======== Given records ========
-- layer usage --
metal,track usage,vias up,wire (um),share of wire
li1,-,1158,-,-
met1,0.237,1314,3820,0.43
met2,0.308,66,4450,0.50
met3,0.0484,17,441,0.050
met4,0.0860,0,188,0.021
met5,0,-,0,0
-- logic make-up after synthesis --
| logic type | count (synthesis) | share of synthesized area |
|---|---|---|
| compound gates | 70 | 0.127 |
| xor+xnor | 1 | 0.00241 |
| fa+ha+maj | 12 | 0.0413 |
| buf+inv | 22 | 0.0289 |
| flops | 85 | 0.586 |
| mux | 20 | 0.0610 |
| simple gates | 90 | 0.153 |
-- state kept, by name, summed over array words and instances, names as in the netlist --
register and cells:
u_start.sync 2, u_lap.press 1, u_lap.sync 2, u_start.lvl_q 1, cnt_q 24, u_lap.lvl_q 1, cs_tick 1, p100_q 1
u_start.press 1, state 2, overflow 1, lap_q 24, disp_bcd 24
===== config.mk =====
export PLATFORM = sky130hd
export DESIGN_NAME = mem_arbiter_ctrl
export DESIGN_NICKNAME = d
export VERILOG_FILES = /design/src/rtl/mem_arbiter_ctrl.sv
export SDC_FILE = /design/constraint.sdc
export NUM_CORES = 1
export LEC_CHECK = 0
export ABC_AREA = 1
export BUFFER_PORTS_ARGS = -buffer_cell sky130_fd_sc_hd__buf_4
export CELL_PAD_IN_SITES_DETAIL_PLACEMENT = 1
export CELL_PAD_IN_SITES_GLOBAL_PLACEMENT = 1
export CORE_MARGIN = 4
export CORE_UTILIZATION = 41
export DETAILED_ROUTE_END_ITERATION = 16
export PLACE_DENSITY_LB_ADDON = 0.1
export SYNTH_ARGS = -nofsm -noshare
export SYNTH_HDL_FRONTEND = slang
export SYNTH_SLANG_ARGS = --single-unit

===== constraint.sdc =====
create_clock -name clk -period 5.7 [get_ports clk]
set_input_delay 1.425 -clock clk [delete_from_list [all_inputs] [get_ports clk]]
set_output_delay 1.425 -clock clk [all_outputs]
set_load 0.005 [all_outputs]
$ cat config.mk
export PLATFORM = sky130hd
export DESIGN_NAME = seg7_frame_capture
export DESIGN_NICKNAME = d
export VERILOG_FILES = /design/src/rtl/seg7_pkg.sv /design/src/rtl/seg7_decode.sv /design/src/rtl/seg7_frame_capture.sv
export SDC_FILE = /design/constraint.sdc
export NUM_CORES = 1
export LEC_CHECK = 0
export CORE_MARGIN = 2
export CORE_UTILIZATION = 45
export CTS_BUF_LIST = sky130_fd_sc_hd__clkbuf_8
export CTS_CLUSTER_SIZE = 8
export DETAILED_ROUTE_END_ITERATION = 8
export GPL_TIMING_DRIVEN = 0
export PLACE_DENSITY = 0.73
export SETUP_SLACK_MARGIN = 0.4
export SLEW_MARGIN = 40
export SYNTH_ARGS = -nofsm -noshare
export SYNTH_HDL_FRONTEND = slang
export SYNTH_SLANG_ARGS = --single-unit
$ cat constraint.sdc
create_clock -name clk -period 3.75 [get_ports clk]
set_input_delay 0.75 -clock clk [delete_from_list [all_inputs] [get_ports clk]]
set_output_delay 0.75 -clock clk [all_outputs]
set_load 0.03 [all_outputs]
$ cat config.mk
export PLATFORM = sky130hd
export DESIGN_NAME = fetch_unit
export DESIGN_NICKNAME = d
export VERILOG_FILES = /design/src/rtl/cpu_pkg.sv /design/src/rtl/instr_fields.sv /design/src/rtl/fetch_unit.sv
export SDC_FILE = /design/constraint.sdc
export NUM_CORES = 1
export LEC_CHECK = 0
export BUFFER_PORTS_ARGS = -buffer_cell sky130_fd_sc_hd__clkbuf_2
export CAP_MARGIN = 5
export CORE_MARGIN = 10
export CORE_UTILIZATION = 49
export CTS_CLUSTER_SIZE = 25
export DETAILED_ROUTE_END_ITERATION = 16
export MAX_ROUTING_LAYER = met4
export PLACE_DENSITY = 0.8
export SKIP_LAST_GASP = 1
export SYNTH_ARGS = -nofsm -noshare
export SYNTH_HDL_FRONTEND = slang
export SYNTH_SLANG_ARGS = --single-unit
export TNS_END_PERCENT = 1
$ cat constraint.sdc
create_clock -name clk -period 2.3 [get_ports clk]
set_clock_uncertainty 0.1 [all_clocks]
set_input_delay 0 -clock clk [delete_from_list [all_inputs] [get_ports clk]]
set_output_delay 0 -clock clk [all_outputs]
set_load 0.05 [all_outputs]
$ cat src/rtl/cpu_pkg.sv
// Shared types and constants for the CPU front end: fetch state encoding,
// instruction field layout and the multiply-detect helper.
package cpu_pkg;

  localparam int          INSTR_W     = 32;
  localparam logic [31:0] PC_STEP     = 32'd4;
  localparam logic [31:0] PC_READ_OFS = 32'd8;
  localparam logic [3:0]  MUL_PATTERN = 4'b1001;
  localparam logic [1:0]  OP_DP       = 2'b00;
  localparam logic [1:0]  OP_MEM      = 2'b01;
  localparam logic [1:0]  OP_BR       = 2'b10;

  typedef enum logic [1:0] {
    RST_HOLD = 2'd0,
    FETCH    = 2'd1,
    VALID    = 2'd2
  } fetch_state_t;

  // Multiply lives in the data-processing space: register operand form with
  // the 1001 marker in bits [7:4]; the immediate form reuses those bits.
  function automatic logic is_mul(input logic [INSTR_W-1:0] instr);
    return (instr[27:26] == OP_DP) && !instr[25] && (instr[7:4] == MUL_PATTERN);
  endfunction

endpackage

$ cat src/rtl/instr_fields.sv
// Combinational split of a 32-bit instruction into the decoder's input fields.
// Shared by the fetch stage and any later pipelined decode stage.
module instr_fields
  import cpu_pkg::*;
(
  input  logic [INSTR_W-1:0] instr,
  output logic [3:0]         cond,
  output logic [1:0]         op,
  output logic [5:0]         funct,
  output logic [3:0]         rd,
  output logic               mul
);

  assign cond  = instr[31:28];
  assign op    = instr[27:26];
  assign funct = instr[25:20];
  assign rd    = instr[15:12];
  assign mul   = is_mul(instr);

  // Operand fields are consumed by the register file, not by this split.
  logic unused_operand_bits;
  assign unused_operand_bits = ^{instr[19:16], instr[11:8], instr[3:0]};

endmodule

$ cat src/rtl/fetch_unit.sv
// Instruction-fetch stage: holds the PC, fetches over a req/ack port, latches
// the instruction and hands its decoder fields downstream with valid/ready.
module fetch_unit
  import cpu_pkg::*;
#(
  parameter logic [31:0] RESET_PC = 32'h0000_0000,
  parameter int          CNT_W    = 32
) (
  input  logic               clk,
  input  logic               rst_n,
  output logic               imem_req,
  output logic [31:0]        imem_addr,
  input  logic               imem_ack,
  input  logic [31:0]        imem_rdata,
  output logic               instr_valid,
  input  logic               instr_ready,
  input  logic               pc_src,
  input  logic [31:0]        pc_target,
  output logic [31:0]        instr,
  output logic [3:0]         Cond,
  output logic [1:0]         Op,
  output logic [5:0]         Funct,
  output logic [3:0]         Rd,
  output logic               Mul,
  output logic [31:0]        pc_plus8,
  output logic [CNT_W-1:0]   fetch_count
);

  localparam logic [31:0] RESET_PC_ALIGNED = {RESET_PC[31:2], 2'b00};

  fetch_state_t state, state_nxt;
  logic [31:0]  pc;
  logic [31:0]  pc_nxt;
  logic         accept;
  logic         capture;

  always_comb begin
    // NOTE: every output of this block gets a default first so no path
    // leaves a signal unassigned and infers a latch.
    state_nxt   = state;
    imem_req    = 1'b0;
    instr_valid = 1'b0;
    accept      = 1'b0;
    capture     = 1'b0;
    unique case (state)
      RST_HOLD: state_nxt = FETCH;
      FETCH: begin
        imem_req = 1'b1;
        if (imem_ack) begin
          capture   = 1'b1;
          state_nxt = VALID;
        end
      end
      VALID: begin
        instr_valid = 1'b1;
        if (instr_ready) begin
          accept    = 1'b1;
          state_nxt = FETCH;
        end
      end
      default: state_nxt = RST_HOLD;
    endcase
  end

  // Redirect targets are forced word-aligned; sequential fetch wraps mod 2^32.
  assign pc_nxt = pc_src ? {pc_target[31:2], 2'b00} : pc + PC_STEP;

  // NOTE: sequential state uses non-blocking assignments so every register
  // samples the pre-edge values regardless of statement order.
  always_ff @(posedge clk or negedge rst_n) begin
    if (!rst_n) state <= RST_HOLD;
    else        state <= state_nxt;
  end

  always_ff @(posedge clk or negedge rst_n) begin
    if (!rst_n)      pc <= RESET_PC_ALIGNED;
    else if (accept) pc <= pc_nxt;
  end

  always_ff @(posedge clk or negedge rst_n) begin
    if (!rst_n)       instr <= '0;
    else if (capture) instr <= imem_rdata;
  end

  always_ff @(posedge clk or negedge rst_n) begin
    if (!rst_n)      fetch_count <= '0;
    else if (accept) fetch_count <= fetch_count + CNT_W'(1);
  end

  assign imem_addr = pc;
  assign pc_plus8  = pc + PC_READ_OFS;

  instr_fields u_fields (
    .instr (instr),
    .cond  (Cond),
    .op    (Op),
    .funct (Funct),
    .rd    (Rd),
    .mul   (Mul)
  );

  // The low target bits are architecturally ignored.
  logic unused_target_bits;
  assign unused_target_bits = ^pc_target[1:0];

endmodule

==> flow_summary.json, run 1 <==
{
  "outcome": "finished, final reports clean",
  "top_usage_layer": "met2",
  "hp-class": "input port to async pin",
  "setup_slack_ns": 0.007699,
  "synth-seq-cells": 96,
  "htree_levels": 3,
  "met2_usage": 0.4184,
  "power.density_nw_per_um2": 1388,
  "syn_area_um2": 5479,
  "timing.max_cap.violations": 0,
  "path_class": "flop to output port",
  "fp.dieW_um": 125.7,
  "timing.setup.tns_ns": 0,
  "yosysMostFrequentCell": "dfrtp_1",
  "dpl_worst_slack_ns": 0.2296,
  "synth_area_leaders": "dfrtp_1 (44%), xnor2_1 (6.7%), mux2_2 (6.6%), nand4_1 (3.5%), buf_4 (2.9%)",
  "cts_made_buffers": 9,
  "p_leak_nw": 3.732,
  "min_period_ns": 2.292,
  "wl_per_cell_um": 20.00,
  "syn-instance-count": 565,
  "worstSkewPairLatency_ns": 0.38,
  "endpoint_kind": "output port",
  "dpl_cell_area_um2": 6885,
  "die_y_um": 125.7,
  "nFillCells": 747,
  "yosysUniqueCellTypes": 62,
  "cp.arrival_ns": 2.19,
  "post-synth-top-area-cell": "dfrtp_1",
  "rsz0062_at_grt": "true",
  "regArea_um2": 2405,
  "clkSlewWorstSetupHoldPaths_ns": 0.10,
  "post-route-cell-area_um2": 7829,
  "fin_crit_sh": 0.9967,
  "synth_edf_count": 0,
  "multi_input_area_um2": 2872,
  "met1_usage": 0.2991,
  "grt_util_met3": 0.04027,
  "fmax_ghz": 0.4362,
  "report.final.setup_viol": 0,
  "vias": 5716,
  "synth_seq_area_share": 0.4385,
  "grt-ovfl-total": 0,
  "cts_setup_buffers": 0,
  "synth_top_cell_area_share": 0.4385,
  "grt.total_usage": 0.2468,
  "yosysWarnings": 0,
  "grt_pass1_wl_um": 31470,
  "clock_sinks": 96,
  "viasPerCell": 5.803,
  "drc": 0,
  "die_area_um2": 15810,
  "grt_max_degree": 48,
  "finalWeightedCongestion": 0.8843,
  "initial_core_util": 0.5032,
  "core_area_um2": 10890,
  "cp-start-kind": "flop",
  "tightest_slew_ns": 0.8374,
  "drive_gt1_frac": 0.3953,
  "synth_commonest_cells": "dfrtp_1 (96), xnor2_1 (42), nand2_1 (37), nor2_1 (36), mux2_2 (32)",
  "synthArstFlopShare": 1.000,
  "fin_nets": 912,
  "antenna_found_initial": 0,
  "final_antenna_net_count": 0,
  "drt_iter0_drc": 670,
  "synth_flop_cell": "dfrtp_1",
  "firstDrtPassIters": 5,
  "cts_tree": "done",
  "detailed_place_hpwl_um": 13950,
  "max_slew_margin": 0.4411,
  "ctsLongestPathBuffers": 2,
  "wirelength_um": 19700,
  "synthToLayoutAreaGrowth_pct": 42.89,
  "diodes": 0,
  "drv_slew": 0,
  "avgSynthCellArea_um2": 9.697,
  "peakVddDrop_mv": 1.425,
  "grt_pass1_vias": 5661,
  "finalHoldViolations": 0,
  "required_ns": 2.20,
  "critPathMaxFanout": 5,
  "num_io_pins": 216,
  "cts-root-buf": "clkbuf_8",
  "portBuffers": 209,
  "num_rows": 38
}
sequential cells by signal, summed over array words and instances (netlist names):
signal,cells
imem_addr,30
fetch_count,32
state,2
instr,32
==> src/rtl/riscv_pkg.sv <==
// Shared encodings for the multicycle RV32I control path: FSM states, opcodes, datapath select codes.
// Latency: none (declarations only).
// Backpressure: none (declarations only).
package riscv_pkg;

  typedef enum logic [3:0] {
    S_FETCH    = 4'd0,
    S_DECODE   = 4'd1,
    S_MEMADR   = 4'd2,
    S_MEMREAD  = 4'd3,
    S_MEMWRITE = 4'd4,
    S_MEMWB    = 4'd5,
    S_EXECUTER = 4'd6,
    S_EXECUTEI = 4'd7,
    S_ALUWB    = 4'd8,
    S_BEQ      = 4'd9,
    S_JAL      = 4'd10
  } state_e;

  localparam logic [6:0] OP_LW    = 7'b0000011;
  localparam logic [6:0] OP_SW    = 7'b0100011;
  localparam logic [6:0] OP_RTYPE = 7'b0110011;
  localparam logic [6:0] OP_ITYPE = 7'b0010011;
  localparam logic [6:0] OP_BEQ   = 7'b1100011;
  localparam logic [6:0] OP_JAL   = 7'b1101111;

  typedef enum logic [1:0] {
    ALUOP_ADD   = 2'b00,
    ALUOP_SUB   = 2'b01,
    ALUOP_FUNCT = 2'b10
  } alu_op_e;

  localparam logic [2:0] ALU_ADD = 3'b000;
  localparam logic [2:0] ALU_SUB = 3'b001;
  localparam logic [2:0] ALU_AND = 3'b010;
  localparam logic [2:0] ALU_OR  = 3'b011;
  localparam logic [2:0] ALU_SLT = 3'b101;

  localparam logic [1:0] RES_ALUOUT    = 2'b00;
  localparam logic [1:0] RES_DATA      = 2'b01;
  localparam logic [1:0] RES_ALURESULT = 2'b10;

  localparam logic [1:0] SRCA_PC    = 2'b00;
  localparam logic [1:0] SRCA_OLDPC = 2'b01;
  localparam logic [1:0] SRCA_RS1   = 2'b10;

  localparam logic [1:0] SRCB_RS2  = 2'b00;
  localparam logic [1:0] SRCB_IMM  = 2'b01;
  localparam logic [1:0] SRCB_FOUR = 2'b10;

  localparam logic [1:0] IMM_I = 2'b00;
  localparam logic [1:0] IMM_S = 2'b01;
  localparam logic [1:0] IMM_B = 2'b10;
  localparam logic [1:0] IMM_J = 2'b11;

  // Moore part of the control word, registered alongside the state.
  typedef struct packed {
    logic       fetch;      // in FETCH: ir_write/pc_update follow mem_ready
    logic       pc_update;  // unconditional PC write (jal)
    logic       branch;     // PC write qualified by zero (beq)
    logic       adr_src;
    logic       mem_write;
    logic       reg_write;
    logic [1:0] result_src;
    logic [1:0] alu_src_a;
    logic [1:0] alu_src_b;
    alu_op_e    alu_op;
  } ctrl_t;

endpackage

==> src/rtl/riscv_alu_decoder.sv <==
// ALU control decode from alu_op class plus instruction funct fields.
// Latency: combinational.
// Backpressure: none.
// Ports: alu_op (add/sub/funct class), funct3 = IR[14:12], funct7b5 = IR[30],
//        op5 = IR[5] (separates R-type from I-type), alu_control = ALU operation code.
module riscv_alu_decoder
  import riscv_pkg::*;
(
  input  alu_op_e    alu_op,
  input  logic [2:0] funct3,
  input  logic       funct7b5,
  input  logic       op5,
  output logic [2:0] alu_control
);

  always_comb begin
    alu_control = ALU_ADD;
    case (alu_op)
      ALUOP_SUB: alu_control = ALU_SUB;
      ALUOP_FUNCT: begin
        case (funct3)
          // IR[30] is part of the immediate for addi, so only R-type may subtract.
          3'b000:  alu_control = (op5 & funct7b5) ? ALU_SUB : ALU_ADD;
          3'b010:  alu_control = ALU_SLT;
          3'b110:  alu_control = ALU_OR;
          3'b111:  alu_control = ALU_AND;
          default: alu_control = ALU_ADD;
        endcase
      end
      default: alu_control = ALU_ADD;
    endcase
  end

endmodule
========
• Work required
Within the records, how many lines include "part"? The answer is the number and nothing else.

• Task solution
2